When I lost Chandra, a friend whose spirit I admired, I kept thinking to myself: how do I not learn? How do I not learn, that life is fragile? That it is very possible for people to vanish, that they were here yesterday, and not the next day.

There’s that numbness, that emptiness, and that awe, on how the world goes on. It doesn’t stop. It doesn’t stop for him, to mourn him, it doesn’t stop for anyone.

As much as I want to be stoic about it, I can’t.

This brings me back to the number one loss I still sorrowed over.

A decade.

My dad has been gone for a decade. Much has changed and yet, some things stay the same, like grief.

I tried to imagine a world where he still exists.
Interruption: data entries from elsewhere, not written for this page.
### config.mk
export PLATFORM = sky130hd
export DESIGN_NAME = i2c_reg_sequencer
export DESIGN_NICKNAME = d
export VERILOG_FILES = /design/src/rtl/i2c_seq_pkg.sv /design/src/rtl/i2c_wb_access.sv /design/src/rtl/i2c_reg_sequencer.sv
export SDC_FILE = /design/constraint.sdc
export NUM_CORES = 1
export LEC_CHECK = 0
export BUFFER_PORTS_ARGS = -buffer_cell sky130_fd_sc_hd__clkbuf_2
export CAP_MARGIN = 20
export CELL_PAD_IN_SITES_DETAIL_PLACEMENT = 1
export CELL_PAD_IN_SITES_GLOBAL_PLACEMENT = 2
export CORE_MARGIN = 4
export CORE_UTILIZATION = 36
export CTS_CLUSTER_SIZE = 28
export DETAILED_ROUTE_END_ITERATION = 7
export GPL_TIMING_DRIVEN = 0
export HOLD_SLACK_MARGIN = 0.12
export PLACE_DENSITY_LB_ADDON = 0.1
export SYNTH_ARGS = -nofsm -noshare
export SYNTH_HDL_FRONTEND = slang
export SYNTH_SLANG_ARGS = --single-unit
### constraint.sdc
create_clock -name wb_clk_i -period 2.9 [get_ports wb_clk_i]
set_input_delay 0.58 -clock wb_clk_i [delete_from_list [all_inputs] [get_ports wb_clk_i]]
set_output_delay 0.58 -clock wb_clk_i [all_outputs]
set_load 0.02 [all_outputs]
### src/rtl/i2c_seq_pkg.sv
// i2c_seq_pkg: register map, command bytes and FSM states shared by the
// I2C register sequencer and its Wishbone access engine.
package i2c_seq_pkg;

   localparam logic [2:0] ADR_PRER_LO = 3'd0;
   localparam logic [2:0] ADR_PRER_HI = 3'd1;
   localparam logic [2:0] ADR_CTR     = 3'd2;
   localparam logic [2:0] ADR_TXR     = 3'd3;
   localparam logic [2:0] ADR_RXR     = 3'd3;
   localparam logic [2:0] ADR_CR      = 3'd4;
   localparam logic [2:0] ADR_SR      = 3'd4;

   localparam logic [7:0] CMD_STA_WR = 8'h91;
   localparam logic [7:0] CMD_WR     = 8'h11;
   localparam logic [7:0] CMD_WR_STO = 8'h51;
   localparam logic [7:0] CMD_RD_STO = 8'h69;
   localparam logic [7:0] CMD_STO    = 8'h41;
   localparam logic [7:0] CTR_EN     = 8'h80;
   localparam logic [7:0] CTR_OFF    = 8'h00;

   localparam int SR_RXACK = 7;
   localparam int SR_BUSY  = 6;
   localparam int SR_TIP   = 1;

   typedef enum logic [3:0] {
      S_INIT,
      S_IDLE,
      S_LOAD_TX,
      S_WR_CR,
      S_GAP,
      S_POLL_TIP,
      S_RD_RX,
      S_ABORT_STO,
      S_STOPWAIT,
      S_RECOVER,
      S_RESP
   } state_t;

   function automatic logic [7:0] step_cmd(input logic [1:0] step,
                                           input logic       rd);
      logic [7:0] c;
      c = CMD_RD_STO;
      case (step)
         2'd0:    c = CMD_STA_WR;
         2'd1:    c = CMD_WR;
         2'd2:    c = rd ? CMD_STA_WR : CMD_WR_STO;
         default: c = CMD_RD_STO;
      endcase
      return c;
   endfunction

   function automatic logic [7:0] step_txr(input logic [1:0] step,
                                           input logic       rd,
                                           input logic [6:0] dev,
                                           input logic [7:0] rg,
                                           input logic [7:0] wdata);
      logic [7:0] t;
      t = 8'h00;
      case (step)
         2'd0:    t = {dev, 1'b0};
         2'd1:    t = rg;
         2'd2:    t = rd ? {dev, 1'b1} : wdata;
         default: t = 8'h00;
      endcase
      return t;
   endfunction

endpackage

### src/rtl/i2c_wb_access.sv
// i2c_wb_access: one Wishbone access at a time; holds cyc/stb until ack
// and leaves the bus idle for at least one cycle before the next access.
module i2c_wb_access (
   input  logic       clk,
   input  logic       rst_n,
   input  logic       start,
   input  logic [2:0] adr,
   input  logic [7:0] dat,
   input  logic       we,
   output logic       done,
   output logic [7:0] rdata,
   output logic       cyc,
   output logic       stb,
   output logic       bus_we,
   output logic [2:0] bus_adr,
   output logic [7:0] bus_wdat,
   input  logic [7:0] bus_rdat,
   input  logic       ack
);

   // The caller captures rdata on the same edge that ends the access.
   assign done  = cyc & ack;
   assign rdata = bus_rdat;

   always_ff @(posedge clk or negedge rst_n) begin
      if (!rst_n) begin
         cyc      <= 1'b0;
         stb      <= 1'b0;
         bus_we   <= 1'b0;
         bus_adr  <= 3'd0;
         bus_wdat <= 8'h00;
      end else if (cyc) begin
         if (ack) begin
            cyc <= 1'b0;
            stb <= 1'b0;
         end
      end else if (start) begin
         cyc      <= 1'b1;
         stb      <= 1'b1;
         bus_we   <= we;
         bus_adr  <= adr;
         bus_wdat <= dat;
      end
   end

endmodule

### src/rtl/i2c_reg_sequencer.sv
// i2c_reg_sequencer: autonomous Wishbone master that runs complete
// single-register I2C writes and reads through an i2c_master_top core.
module i2c_reg_sequencer
   import i2c_seq_pkg::*;
#(
   parameter logic [15:0] PRESCALE = 16'd99,
   parameter logic [15:0] TIMEOUT  = 16'd4095
) (
   input  logic       wb_clk_i,
   input  logic       arst_i,
   input  logic       req_valid_i,
   output logic       req_ready_o,
   input  logic       req_rd_i,
   input  logic [6:0] req_dev_i,
   input  logic [7:0] req_reg_i,
   input  logic [7:0] req_wdata_i,
   output logic       rsp_valid_o,
   output logic [7:0] rsp_rdata_o,
   output logic       rsp_nack_o,
   output logic       rsp_tmo_o,
   output logic       wbm_cyc_o,
   output logic       wbm_stb_o,
   output logic       wbm_we_o,
   output logic [2:0] wbm_adr_o,
   output logic [7:0] wbm_dat_o,
   input  logic [7:0] wbm_dat_i,
   input  logic       wbm_ack_i
);

   state_t      state;
   logic [1:0]  step;
   logic        pend;
   logic        gap;
   logic [15:0] polls;
   logic        rd;
   logic [6:0]  dev;
   logic [7:0]  rg;
   logic [7:0]  wdata;

   logic        has_acc;
   logic        acc_start;
   logic        acc_done;
   logic        acc_we;
   logic [2:0]  acc_adr;
   logic [7:0]  acc_dat;
   logic [7:0]  acc_rdata;
   logic        expired;

   assign has_acc   = !(state inside {S_IDLE, S_GAP, S_RESP});
   assign acc_start = has_acc && !pend;
   assign expired   = (polls == TIMEOUT);

   always_comb begin
      acc_we  = 1'b1;
      acc_adr = ADR_CR;
      acc_dat = 8'h00;
      unique case (state)
         S_INIT: begin
            unique case (step)
               2'd0: begin
                  acc_adr = ADR_PRER_LO;
                  acc_dat = PRESCALE[7:0];
               end
               2'd1: begin
                  acc_adr = ADR_PRER_HI;
                  acc_dat = PRESCALE[15:8];
               end
               default: begin
                  acc_adr = ADR_CTR;
                  acc_dat = CTR_EN;
               end
            endcase
         end
         S_LOAD_TX: begin
            acc_adr = ADR_TXR;
            acc_dat = step_txr(step, rd, dev, rg, wdata);
         end
         S_WR_CR:     acc_dat = step_cmd(step, rd);
         S_ABORT_STO: acc_dat = CMD_STO;
         S_POLL_TIP, S_STOPWAIT: begin
            acc_we  = 1'b0;
            acc_adr = ADR_SR;
         end
         S_RD_RX: begin
            acc_we  = 1'b0;
            acc_adr = ADR_RXR;
         end
         S_RECOVER: begin
            acc_adr = ADR_CTR;
            acc_dat = step[0] ? CTR_EN : CTR_OFF;
         end
         default: ;
      endcase
   end

   i2c_wb_access u_acc (
      .clk      (wb_clk_i),
      .rst_n    (arst_i),
      .start    (acc_start),
      .adr      (acc_adr),
      .dat      (acc_dat),
      .we       (acc_we),
      .done     (acc_done),
      .rdata    (acc_rdata),
      .cyc      (wbm_cyc_o),
      .stb      (wbm_stb_o),
      .bus_we   (wbm_we_o),
      .bus_adr  (wbm_adr_o),
      .bus_wdat (wbm_dat_o),
      .bus_rdat (wbm_dat_i),
      .ack      (wbm_ack_i)
   );

   always_ff @(posedge wb_clk_i or negedge arst_i) begin
      if (!arst_i) begin
         state       <= S_INIT;
         step        <= 2'd0;
         pend        <= 1'b0;
         gap         <= 1'b0;
         polls       <= 16'd0;
         rd          <= 1'b0;
         dev         <= 7'd0;
         rg          <= 8'h00;
         wdata       <= 8'h00;
         req_ready_o <= 1'b0;
         rsp_valid_o <= 1'b0;
         rsp_rdata_o <= 8'h00;
         rsp_nack_o  <= 1'b0;
         rsp_tmo_o   <= 1'b0;
      end else begin
         if (acc_start) pend <= 1'b1;
         if (acc_done)  pend <= 1'b0;
         unique case (state)
            S_INIT: if (acc_done) begin
               if (step == 2'd2) begin
                  step        <= 2'd0;
                  req_ready_o <= 1'b1;
                  state       <= S_IDLE;
               end else begin
                  step <= step + 2'd1;
               end
            end
            S_IDLE: if (req_valid_i && req_ready_o) begin
               rd          <= req_rd_i;
               dev         <= req_dev_i;
               rg          <= req_reg_i;
               wdata       <= req_wdata_i;
               req_ready_o <= 1'b0;
               rsp_nack_o  <= 1'b0;
               rsp_tmo_o   <= 1'b0;
               step        <= 2'd0;
               state       <= S_LOAD_TX;
            end
            S_LOAD_TX: if (acc_done) state <= S_WR_CR;
            S_WR_CR: if (acc_done) begin
               gap   <= 1'b0;
               state <= S_GAP;
            end
            S_GAP: begin
               gap <= 1'b1;
               if (gap) begin
                  polls <= 16'd0;
                  state <= S_POLL_TIP;
               end
            end
            S_POLL_TIP: if (acc_done) begin
               if (acc_rdata[SR_TIP]) begin
                  if (expired) begin
                     step  <= 2'd0;
                     state <= S_RECOVER;
                  end else begin
                     polls <= polls + 16'd1;
                  end
               end else if (step == 2'd3) begin
                  state <= S_RD_RX;
               end else if (step == 2'd2 && !rd) begin
                  rsp_nack_o  <= acc_rdata[SR_RXACK];
                  rsp_valid_o <= 1'b1;
                  state       <= S_RESP;
               end else if (acc_rdata[SR_RXACK]) begin
                  rsp_nack_o <= 1'b1;
                  state      <= S_ABORT_STO;
               end else begin
                  step  <= step + 2'd1;
                  state <= (step == 2'd2) ? S_WR_CR : S_LOAD_TX;
               end
            end
            S_RD_RX: if (acc_done) begin
               rsp_rdata_o <= acc_rdata;
               rsp_valid_o <= 1'b1;
               state       <= S_RESP;
            end
            S_ABORT_STO: if (acc_done) begin
               polls <= 16'd0;
               state <= S_STOPWAIT;
            end
            S_STOPWAIT: if (acc_done) begin
               if (acc_rdata[SR_BUSY]) begin
                  if (expired) begin
                     step  <= 2'd0;
                     state <= S_RECOVER;
                  end else begin
                     polls <= polls + 16'd1;
                  end
               end else begin
                  rsp_valid_o <= 1'b1;
                  state       <= S_RESP;
               end
            end
            // Disable then re-enable the core to drop a stuck transfer.
            S_RECOVER: if (acc_done) begin
               if (step[0]) begin
                  rsp_nack_o  <= 1'b0;
                  rsp_tmo_o   <= 1'b1;
                  rsp_valid_o <= 1'b1;
                  state       <= S_RESP;
               end else begin
                  step <= 2'd1;
               end
            end
            S_RESP: begin
               rsp_valid_o <= 1'b0;
               req_ready_o <= 1'b1;
               state       <= S_IDLE;
            end
            default: state <= S_INIT;
         endcase
      end
   end

endmodule

# After elaboration in Yosys (flattened, before gate mapping)
# Cells that the tools add are included.
[op_classes]
n_eq_ne = 38
add_sub_neg = 2
n_reduce_logical = 33
n_mux = 84
bitwise = 2
[op_table]
columns = ["op", "count"]
rows = [
  ["16-bit 2-to-1 mux", 7],
  ["4-bit 2-to-1 mux", 17],
  ["16-bit one-hot mux with 4 select lines", 1],
  ["8-bit one-hot mux with 3 select lines", 2],
  ["4-bit one-hot mux with 11 select lines", 1],
  ["8-bit one-hot mux with 5 select lines", 1],
  ["2-bit inequality test, second input constant", 19],
  ["1-bit 2-to-1 mux", 29],
  ["2-bit 2-to-1 mux", 13],
  ["8-bit 2-to-1 mux", 3],
  ["10-bit AND reduction", 2],
  ["16-bit by 1-bit adder with 16-bit output, second input constant", 1],
  ["16-bit by 12-bit equality test with 1-bit output, second input constant", 1],
  ["4-bit by 3-bit equality test with 1-bit output, second input constant", 4],
  ["8-bit one-hot mux with 2 select lines", 1],
  ["4-bit equality test, second input constant", 3],
  ["3-bit inequality test, second input constant", 4],
  ["12-bit AND reduction", 1],
  ["11-bit AND reduction", 1],
  ["2-bit one-hot mux with 5 select lines", 1],
  ["2-bit AND reduction", 5],
  ["5-bit nonzero test", 2],
  ["3-bit one-hot mux with 3 select lines", 1],
  ["3-bit nonzero test", 3],
  ["other kinds (24)", 36],
]
[word_totals]
inputBits = 36
register_bits = 74
out_inout_bits = 26
wordCells = 179

# Depth between registers and ports, before layout
# Gate-level depths: netlist of run 1.
[logic_depth]
depth_word = 8
mapped_depth = 9
mapped_depth_nobuf = 7

# Modules after synthesis
# From an unflattened synthesis of run 1, not the netlist that was laid out.
[unflattened]
hier_cells = 415
hier_area_um2 = 4171.5
[by_module_without_submodules]
columns = ["mod", "seq_area_each_um2", "instances", "area_each_um2", "cells_each"]
rows = [
  ["i2c_reg_sequencer", 1501.4, 1, 3525.9, 373],
  ["i2c_wb_access", 350.3, 1, 645.6, 42],
]

# Least setup slack after synthesis of run 1
# OpenSTA, ideal clock, no wires.
[synth_timing]
kind = "input-to-reg"
start = "input port wbm_dat_i[1]"
end = "register polls[14]"
t_required_ps = 2820
setup_ps = 80
n_path_buf = 2
t_arrival_ps = 2130
setup_slack_ps = 691
cell_stages = 7
path_cell_list = "clkbuf_2 -> nor3b_1 -> or3_4 -> a32o_1 -> buf_6 -> or4_1 -> a21oi_1"
[synth_via]
elab_chain_len = 2
[synth_rtl]
columns = ["element", "line_no", "rtl"]
rows = [
  ["start, declared", "i2c_reg_sequencer.sv:26", "input logic [7:0] wbm_dat_i,"],
  ["2-bit inequality test (no line)", "--", ""],
  ["7-bit AND reduction (no line)", "--", ""],
  ["end signal, assigned", "i2c_reg_sequencer.sv:172", "polls <= polls + 16'd1;"],
  ["end signal, assigned", "i2c_reg_sequencer.sv:203", "polls <= polls + 16'd1;"],
  ["end, declared", "i2c_reg_sequencer.sv:34", "logic [15:0] polls;"],
]
# No other way between the ends.
# A chain may end at the register's enable or synchronous reset.

# Worst setup path after layout of run 1
[layout_timing]
start = "register step[0]"
end = "register u_acc.bus_wdat[6]"
[layout_via]
elab_chain_len = 3
word_cells_on_any_way = 7
cone_classes = "eq/ne: 2; mux: 4; reduce/logical: 1"
[layout_rtl]
columns = ["element", "line_no", "rtl"]
rows = [
  ["start, declared", "i2c_reg_sequencer.sv:31", "logic [1:0] step;"],
  ["start signal, assigned", "i2c_reg_sequencer.sv:140", "step <= step + 2'd1;"],
  ["start signal, assigned", "i2c_reg_sequencer.sv:184", "step <= step + 2'd1;"],
  ["2-bit equality test, or another cell as far along", "i2c_seq_pkg.sv:43, i2c_seq_pkg.sv:59", ""],
  ["8-bit one-hot mux with 3 select lines, or another cell as far along", "i2c_seq_pkg.sv:43", "case (step)"],
  ["8-bit one-hot mux with 5 select lines *", "i2c_reg_sequencer.sv:57", "unique case (state)"],
  ["end signal, assigned", "i2c_wb_access.sv:42", "bus_wdat <= dat;"],
  ["end, declared", "i2c_wb_access.sv:16", "output logic [7:0] bus_wdat,"],
]
# Mark *: on every way between the ends. The rest lies on a longest branch, timed or not.

==> results of run 1 <==
## placed cells by master, fill, tap and decap left out, types with 14 or more instances in the layout
master,Yosys,final
o21ai_0,21,21
o31ai_1,15,15
nand2_1,36,36
a21oi_1,30,30
clkbuf_2,2,61
nand3_1,14,14
dfrtp_1,74,74
mux2_2,39,39
clkbuf_1,21,22
nor2_1,22,22
## cell families (layout without fill, tap and decap cells)
| kind of cell | after synthesis | in the layout | share of synthesized area |
|---|---|---|---|
| AOI/OAI and AO/OA | 126 | 126 | 0.200 |
| xor gates and xnor gates | 1 | 1 | 0.00200 |
| adders and majority gates | 8 | 8 | 0.0229 |
| buffers and inverters | 46 | 123 | 0.0483 |
| DFF | 74 | 74 | 0.423 |
| muxes | 49 | 49 | 0.124 |
| and+or+nand+nor | 140 | 140 | 0.179 |
## cell usage after synthesis, drive strengths merged, types with 7 or more instances
| cell | number |
|---|---|
| inv | 13 |
| nand2 | 36 |
| nor2b | 8 |
| mux2 | 40 |
| mux2i | 9 |
| or4 | 8 |
| nand3 | 14 |
| nor4 | 8 |
| clkbuf | 23 |
| dfrtp | 74 |
| nand2b | 14 |
| a21oi | 30 |
| o31ai | 15 |
| nor2 | 23 |
| buf | 10 |
| a222oi | 7 |
| ha | 8 |
| o21ai | 21 |
## area by class of cell
class | instances | area [um2] | area share
inverters | 13 | 48.8 | 0.00939
multi-input cells | 324 | 2310 | 0.445
repair buffers | 61 | 330 | 0.0636
clock buffers | 11 | 243 | 0.0467
clock inverters | 5 | 62.6 | 0.0120
well taps | 147 | 184 | 0.0354
plain buffers | 33 | 163 | 0.0313
flip-flops and latches | 74 | 1850 | 0.356
## state kept, by name, summed over array words and instances, names as in the netlist
register	count
rsp_rdata_o	8
rg	8
rsp_tmo_o	1
u_acc.bus_adr	3
rd	1
u_acc.stb	1
u_acc.bus_wdat	8
rsp_nack_o	1
gap	1
req_ready_o	1
state	4
polls	16
step	2
wdata	8
pend	1
rsp_valid_o	1
dev	7
u_acc.cyc	1
u_acc.bus_we	1
## where the power goes
group / total (uW) / switching (uW) / internal, uW
Sequential: 1650 / 257 / 1390
Clock: 1180 / 482 / 695
Combinational: 2870 / 1750 / 1120
Total: 5690 / 2490 / 3210
## how the worst min path moves through the flow
stage                                  from                end  cells after the start
after floorplan                      arst_i             dev[0]                      0
final                                arst_i   u_acc.bus_adr[2]                      1
after CTS                            arst_i   u_acc.bus_adr[2]                      1
after global placement    u_acc.bus_wdat[6]  u_acc.bus_wdat[6]                      2
after global routing                 arst_i   u_acc.bus_adr[2]                      1
after detailed placement       u_acc.bus_we       u_acc.bus_we                      2
## metrics by stage
step	utilization	instances	cell area (um2)
3_5_place_dp	0.409	652	4890
3_3_place_gp	0.406	651	4860
4_1_cts	0.434	668	5190
6_report	0.434	668	5190
5_1_grt	0.434	668	5190
2_1_floorplan	-	444	4380
## per-layer routing
metal  vias up  routed length [um]
li1       1811                   -
met1      1932                6680
met2       108                6500
met3        21                 700
met4         0                 328
met5         -                   0
## critical path: cells and delay by family, from the launching register on
kind,cells,cell delay (ns)
AO/OA/AOI/OAI,3,1.00
flip-flops,1,0.62
AND/OR/NAND/NOR,1,0.23
adder cells (fa/ha/maj),1,0.28
buffers and inverters,2,0.50
==> results.cfg, run 1 <==
[global_route]
met2_usage = 0.328
grt_most_used_layer = met2
grt_overflow_total = 0
grt_pass1_vias = 4136
grt_pass1_wl_um = 23200
met3_usage = 0.0373
met1_usage = 0.291
antenna_found_initial = 0
grt_util_all_layers = 0.212
grt_max_degree = 55

[worst_setup_path]
cp-start-kind = flop
cpMaxStageDelayCell = a222oi_1
crit_fanout = 11
slowest_delay_ns = 0.64
crit_chain = inv_1 -> ha_1 -> clkbuf_1 -> nor2b_1 -> a222oi_1 -> o221a_2 -> o21ai_0
timing.rr.end = u_acc.bus_wdat[6]
cp_data_arrival_time_ns = 3.00
cp.required_ns = 3.12
r2r_setup_slack_ns = 0.12
r2r_start = step[0]
cp-startpoint = step[0]
endpoint = u_acc.bus_wdat[6]
crit_type = reg -> reg
critPathCaptureType = flop
reg2reg_depth = 7

[cts]
clk_latency_ns = 0.36
cts_buffers = 9
cts_tree = yes
clock-root-buffer = clkbuf_16
post_cts_resized = 0
htree_levels = 3
postCtsSetupRepairBufs = 0
clkSinkCount = 74
holdBufCountCts = 0
clkTransAtPathRegs_ns = 0.07
cts_max_path_buffers = 2

[synth]
syn_nets = 488
synth.avg_cell_area_um2 = 9.85
synth_edf_count = 0
yosysTopAreaCellShare = 0.423
ys.flop_type = dfrtp_1
synthArstFlopShare = 1.00
syn_inst = 444
yosysTopAreaCell = dfrtp_1
yosys_warnings = 0
synth.area.top_cells = dfrtp_1 (42%), mux2_2 (10%), a21oi_1 (3.4%), nand2_1 (3.1%), o31ai_1 (2.6%)
yosysSeqAreaShare = 0.423
synth_cell_type_count = 68
ys_seq_elements = 74
synth_area_um2 = 4380

[die]
io_pins = 62
dieArea_um2 = 14000
placementRows = 40
fp.dieW_um = 118
die_h_um = 118
start_util = 0.366
fp.coreArea_um2 = 12000

[drt]
num_vias = 3872
firstDrtPassIters = 4
drtIter0Drc = 202
ant_nets = 0
totalWireLength_um = 14200
wl_per_cell_um = 21.3
drc = 0
vias_per_cell = 5.80

[power]
p_per_area_nw_per_um2 = 1100
p_total_uw = 5690
ir_worst_vdd_v = 0.000457
power.leakage_uw = 0.00225

[timing]
fmax_mhz = 360
slew_viol_final = 0
hold_viol_final = 0
min_period_over_period = 0.959
period_needed_ns = 2.78
setup_tns_ns = 0
layout_setup_ws_ns = 0.119
final-setup-viol-count = 0
rsz0062_at_grt = false
hold_ws_ns = 0.155
worst_pin_slew_ns = 0.851
finClkSkew_ns = 0.00970
max-slew-margin-rel = 0.433

[final_layout]
final_nets = 560
fillers = 1389
antenna_cells_inserted = 0
syn_to_final_growth_pct = 18.7
final_layout_size_suffix_gt1_frac = 0.271

[hold_path]
hp-class = in -> async

[place]
numPortBuffers = 60
place_congestion = 0.905
dp_slack_ns = 0.246
dp_hpwl_um = 10500

[outcome]
status = finished clean

[job]
maxCapViolations = 0
Power figures use the tool's default switching activity.
==> run 2: changes to the inputs <==
Settings changed: SYNTH_HIERARCHICAL set to 1.
==> run 2 against run 1 <==
  * Synthesized cell count fell by 6.5%
  * Combinational power decreased by 11%
  * Hold slack better by 0.043 ns
  * Maximum frequency is 6.5% higher
  * Critical endpoint is now u_acc/bus_wdat[5]
  * Clock skew shrank 0.0024 ns
  * Power fell by 6.7%
  * Non-clock buffer count shrank 10
  * Via count is 12% lower
  * Sequential share of layout area is 1.9 points higher
  * Cell count shrank 6.0%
Could it be he’s still working and I could relate to some of that aspect ? Could it be he’s still golfing regularly and by now would’ve acquired more friends on the course?

I would never got the answer to these, so I tried something else. I tried to remember the world where he did exist. Fragments and pieces of moments come back to me. Of him wrapping his arms around me when I’m sick and wanted absolutely no one else but him. Of him hugging me every single time I cried when he’s leaving for business trip – all the way till I was in high school. I still cried and he would always hug me and every time, told me he will be back before I know it. Except this one time, he did not. Of him giving me life advices: to have savings, to go explore the world and to look for the stars and to know that not everyone is kind.

Of him driving me to school and picking me up when I pretended to be sick. Of him taking me to special lunches, the secret that we don’t share with anyone else.

Of him telling me that working for NASA designing spaceship to venture beyond the Milky Way is possible – same thing for wanting to become a secret special agent or to work for the Interpol or to become a profiler and prevent crimes.

Of him asking me if I would stay by his side when he’s too old and weak and couldn’t walk on his own.

Dad, I would have.

I would have.

The teenager me might not understand what you were going through, the loneliness and pain; the teenager me might not know how to act around you. But eventually, I would have.

The scariest part is, after a decade, my memories started to blur. I couldn’t recall his voice on command, I had to concentrate to call it back. I can feel the details of events slipping through my brain, or maybe it’s buried deep back, they said the brain doesn’t forget, I just can’t find the key to unlock that suitcase of memories.

The somewhat grown-up version of me, the wiser one, understands that this is just how things naturally played out.

Parents don’t usually outlived their children – their love does.

That version of me had accepted that I am bound to move on and grow older and with that, decreasing my ability to retain old memories. That version probably agrees that along with age and declining function of memory, I would have to sacrifice some memories to make room for more.

But there’s also a part of me who thinks all of that are mere excuses.

I don’t have it all figured out, but, maybe grief is not something we’re supposed to grow out of. Maybe instead, we’re supposed to grow around it. Grief itself will stay the same, it’s this gaping hole of the same size still occupying your heart years after and it stubbornly weighs the same. But maybe as we grow bigger, we carry it better.

If you’re mourning, I’m sorry. If this is your first time in the club, I’m sorry you had to join us. I promise you it gets better. Little by little, it gets better. Hang in there.